『フーテン』(永島慎二・ちくま文庫)の感想
コミック『フーテン』(永島慎二・ちくま文庫)の感想を申します。ネタバレが含まれていますので、ご注意ください。
電子辞書で調べたところ、タイトルのフーテンとは、本来の意味ではなく、1960年代後半に、新宿方面でたむろしていた若い人々のことだそうです。
主人公というか、狂言回し的立場の人物は、児童漫画家の長暇貧治、通称ダンさん。要するに、作者様本人ですね。
その長暇氏は、漫画のネタに詰まったり、あるいは、単にムシャクシャしていたりと、何かと口実をつけては、新宿へ行き、集まっている、顔見知り、または初対面の若い人々と交流し、彼ら彼女らの生き方や悩みに触れ、という物語です。
「第一部 春の章」「第二部 夏の章」「第三部 秋の章」と、分かれていますが、どの短編から読んでも、混乱することはないでしょう。
描かれているのは、世間や自分に絶望していないし、無気力でもない。何かの情熱と、幸せになりたい、恋がしたいといった熱望を持ちながらも、どのようにしてよいか、何を始めればよいか、自分自身を持て余したまま、酒や薬を飲んで、仲間と話したり、あるいは、ただ肩を寄せ合っていたり……といった流れが大半であるように思われます。
成功体験は、ほぼありません。かといって、身も心もボロボロになって、一人、去っていくというような、救いのない筋でもなく、挫折、焦り、情熱が空回りしている結果ゆえの徒労感といった、当時の若者達の気持ち、雰囲気がよく描かれていると、私は思います。
恐らく、若者の内面をここまでリアルに表現している作品は、この作者様にしか描かれていないのではないでしょうか。
反面、やはり、当時の価値観についていけないものも、私は感じます。
たとえば、当たり前ですが、様々なものの価格ですね。
それから、皆、気軽に薬を服用し、喫煙するのが、ちと受け入れられません。
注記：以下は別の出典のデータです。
File: src/rtl/channel_ctrl_pkg.sv
// -----------------------------------------------------------------------------
// channel_ctrl_pkg
// Shared types and constants for the LArPix per-channel sequencer.
//   state_t      : sequencer states
//   MISSED_MAX   : saturation value of the missed-hit counter
//   rearm_last() : last count index of the CSA reset window (0 is treated as 1)
// -----------------------------------------------------------------------------
package channel_ctrl_pkg;

    typedef enum logic [2:0] {
        RESET,
        ARMED,
        HOLD,
        SAMPLE,
        CONVERT,
        STORE
    } state_t;

    localparam logic [7:0] MISSED_MAX = 8'hFF;

    // The reset window lasts max(reset_cycles, 1) cycles; the counter starts
    // at 0 on entry, so the window ends when it reaches this value.
    function automatic logic [7:0] rearm_last(input logic [7:0] reset_cycles);
        return (reset_cycles == 8'd0) ? 8'd0 : reset_cycles - 8'd1;
    endfunction

endpackage

File: src/rtl/sync_edge.sv
// -----------------------------------------------------------------------------
// sync_edge
// Two-flop synchroniser for an asynchronous level, plus a one-cycle pulse on
// its synchronised rising edge.
//   clk       in  system clock
//   reset_n   in  synchronous active-low reset
//   async_in  in  asynchronous input level
//   level     out synchronised level (2 cycles after async_in)
//   rise      out one-cycle pulse on the rising edge of level
// -----------------------------------------------------------------------------
module sync_edge (
    input  logic clk,
    input  logic reset_n,
    input  logic async_in,
    output logic level,
    output logic rise
);

    // sr[0], sr[1]: synchroniser stages; sr[2]: previous value of sr[1].
    logic [2:0] sr;

    always_ff @(posedge clk) begin
        if (!reset_n) begin
            sr <= '0;
        end else begin
            sr <= {sr[1:0], async_in};
        end
    end

    assign level = sr[1];
    assign rise  = sr[1] & ~sr[2];

endmodule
そんなものにお金と時間を使うくらいなら、本の一冊でも買えばよいのに。
「人は一人ではない、生きていけない」とは、歌謡曲でよく聞くフレーズですが、フーテン達は斜に構えて気取ったことを言う割に、寄り集まるのですよね。
せっかく、一般社会からドロップアウトしているのだから、そういう貴重な機会を生かすべく、一人きりになって、自分自身を見直す、ふり返ってみてもいいのにと、私は思ってしまいました。
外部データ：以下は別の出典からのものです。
$ cat src/rtl/fetch_queue.sv
// fetch_queue: in-order instruction fetch with slot queue, redirect flush and stale-response drop
module fetch_queue #(
  parameter int          DEPTH    = 4,
  parameter logic [31:0] RESET_PC = 32'h00000000
) (
  input  logic        clk,
  input  logic        reset,
  output logic        ImemReq,
  output logic [31:0] ImemAddr,
  input  logic        ImemReady,
  input  logic        ImemRValid,
  input  logic [31:0] ImemRData,
  input  logic        StallF,
  input  logic        BranchTakenE,
  input  logic [31:0] BranchTargetE,
  output logic [31:0] InstrF,
  output logic [31:0] PCF,
  output logic [31:0] PCPlus4F,
  output logic        InstrValidF
);
  localparam int PW = $clog2(DEPTH);
  localparam int CW = $clog2(DEPTH + 1);
  logic [31:0]      fetch_pc_q, fetch_pc_d;
  logic [PW-1:0]    head_q, head_d, tail_q, tail_d, fill_idx;
  logic [CW-1:0]    count_q, count_d, outstanding_q, outstanding_d, drop_q, drop_d;
  logic [31:0]      pc_q [DEPTH];
  logic [31:0]      pc_d [DEPTH];
  logic [31:0]      instr_q [DEPTH];
  logic [31:0]      instr_d [DEPTH];
  logic [DEPTH-1:0] filled_q, filled_d;
  logic             hs, fill, drop_resp, pop, empty;
  always_comb begin
    empty       = count_q == '0;
    ImemReq     = reset && count_q < CW'(DEPTH) && !BranchTakenE;
    ImemAddr    = fetch_pc_q;
    InstrValidF = reset && !empty && filled_q[head_q];
    PCF         = !reset ? RESET_PC : empty ? fetch_pc_q : pc_q[head_q];
    InstrF      = (!reset || empty) ? '0 : instr_q[head_q];
    PCPlus4F    = PCF + 32'd4;
    hs          = ImemReq && ImemReady;
    drop_resp   = ImemRValid && drop_q != '0;
    fill        = ImemRValid && drop_q == '0 && outstanding_q != '0;
    pop         = InstrValidF && !StallF;
    // filled slots form a prefix of the allocated run, so the oldest unfilled one follows it
    fill_idx      = head_q + PW'(count_q - outstanding_q);
    fetch_pc_d    = hs ? fetch_pc_q + 32'd4 : fetch_pc_q;
    head_d        = head_q + PW'(pop);
    tail_d        = tail_q + PW'(hs);
    count_d       = count_q + CW'(hs) - CW'(pop);
    outstanding_d = outstanding_q + CW'(hs) - CW'(fill);
    drop_d        = drop_q - CW'(drop_resp);
    pc_d          = pc_q;
    instr_d       = instr_q;
    filled_d      = filled_q;
    if (hs) begin
      pc_d[tail_q]     = fetch_pc_q;
      instr_d[tail_q]  = '0;
      filled_d[tail_q] = 1'b0;
    end
    if (fill) begin
      instr_d[fill_idx]  = ImemRData;
      filled_d[fill_idx] = 1'b1;
    end
    if (pop) filled_d[head_q] = 1'b0;
    if (BranchTakenE) begin
      fetch_pc_d    = BranchTargetE;
      head_d        = '0;
      tail_d        = '0;
      count_d       = '0;
      outstanding_d = '0;
      filled_d      = '0;
      drop_d        = drop_q + outstanding_q - CW'(drop_resp) - CW'(fill);
    end
  end
  always_ff @(posedge clk) begin
    if (!reset) begin
      fetch_pc_q    <= RESET_PC;
      head_q        <= '0;
      tail_q        <= '0;
      count_q       <= '0;
      outstanding_q <= '0;
      drop_q        <= '0;
      filled_q      <= '0;
    end else begin
      fetch_pc_q    <= fetch_pc_d;
      head_q        <= head_d;
      tail_q        <= tail_d;
      count_q       <= count_d;
      outstanding_q <= outstanding_d;
      drop_q        <= drop_d;
      filled_q      <= filled_d;
    end
  end
  always_ff @(posedge clk) begin
    pc_q    <= pc_d;
    instr_q <= instr_d;
  end
  // a response nobody is waiting for is a memory-side protocol violation
  assert property (@(posedge clk) disable iff (!reset)
    !(ImemRValid && drop_q == '0 && outstanding_q == '0));
endmodule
この中で、私が一番いいなと思ったのは、「第二部 夏の章 No.6」の、青年ダイのお話です。ダイは、上京してきたばかりらしい? 円(まどか)と知り合って親密になりますが、バーテンとして働き始めた、勤め先のバーのママとも男女の関係に。しかし、ママは突然、ダイとの関係を清算してしまい、というストーリーです。
この作者様にしては珍しく? 肉感的な描写が多めです。ソフトながらも、三角関係が描かれていますし。女心は複雑にして、読みにくいということでしょう。
漫画の表現や心理描写、当時の空気感などのリアルさを知ってみたい方にお勧めです。それでは。